File: config.mk
export PLATFORM = sky130hd
export DESIGN_NAME = intc_gen
export DESIGN_NICKNAME = d
export VERILOG_FILES = /design/src/rtl/intc_gen.sv
export SDC_FILE = /design/constraint.sdc
export NUM_CORES = 1
export LEC_CHECK = 0
export BUFFER_PORTS_ARGS = -buffer_cell sky130_fd_sc_hd__buf_2
export CAP_MARGIN = 25
export CORE_ASPECT_RATIO = 0.6
export CORE_MARGIN = 8
export CORE_UTILIZATION = 40
export DETAILED_ROUTE_END_ITERATION = 6
export PLACE_DENSITY = 0.62
export RECOVER_POWER = 25
export SYNTH_ARGS = -nofsm -noshare
export SYNTH_HDL_FRONTEND = slang
export SYNTH_SLANG_ARGS = --single-unit
File: constraint.sdc
create_clock -name i_clk -period 5.51 [get_ports i_clk]
set_input_delay 1.102 -clock i_clk [delete_from_list [all_inputs] [get_ports i_clk]]
set_output_delay 1.102 -clock i_clk [all_outputs]
set_load 0.01 [all_outputs]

━━━━━━━━━━━━━━━━━━━━━━━━━━━━━━

■ TASK INSTRUCTIONS: Scan the material above for the word "constraint", and copy each line where it appears.

■ ANSWER TO THE EXERCISE:
export SDC_FILE = /design/constraint.sdc
File: constraint.sdc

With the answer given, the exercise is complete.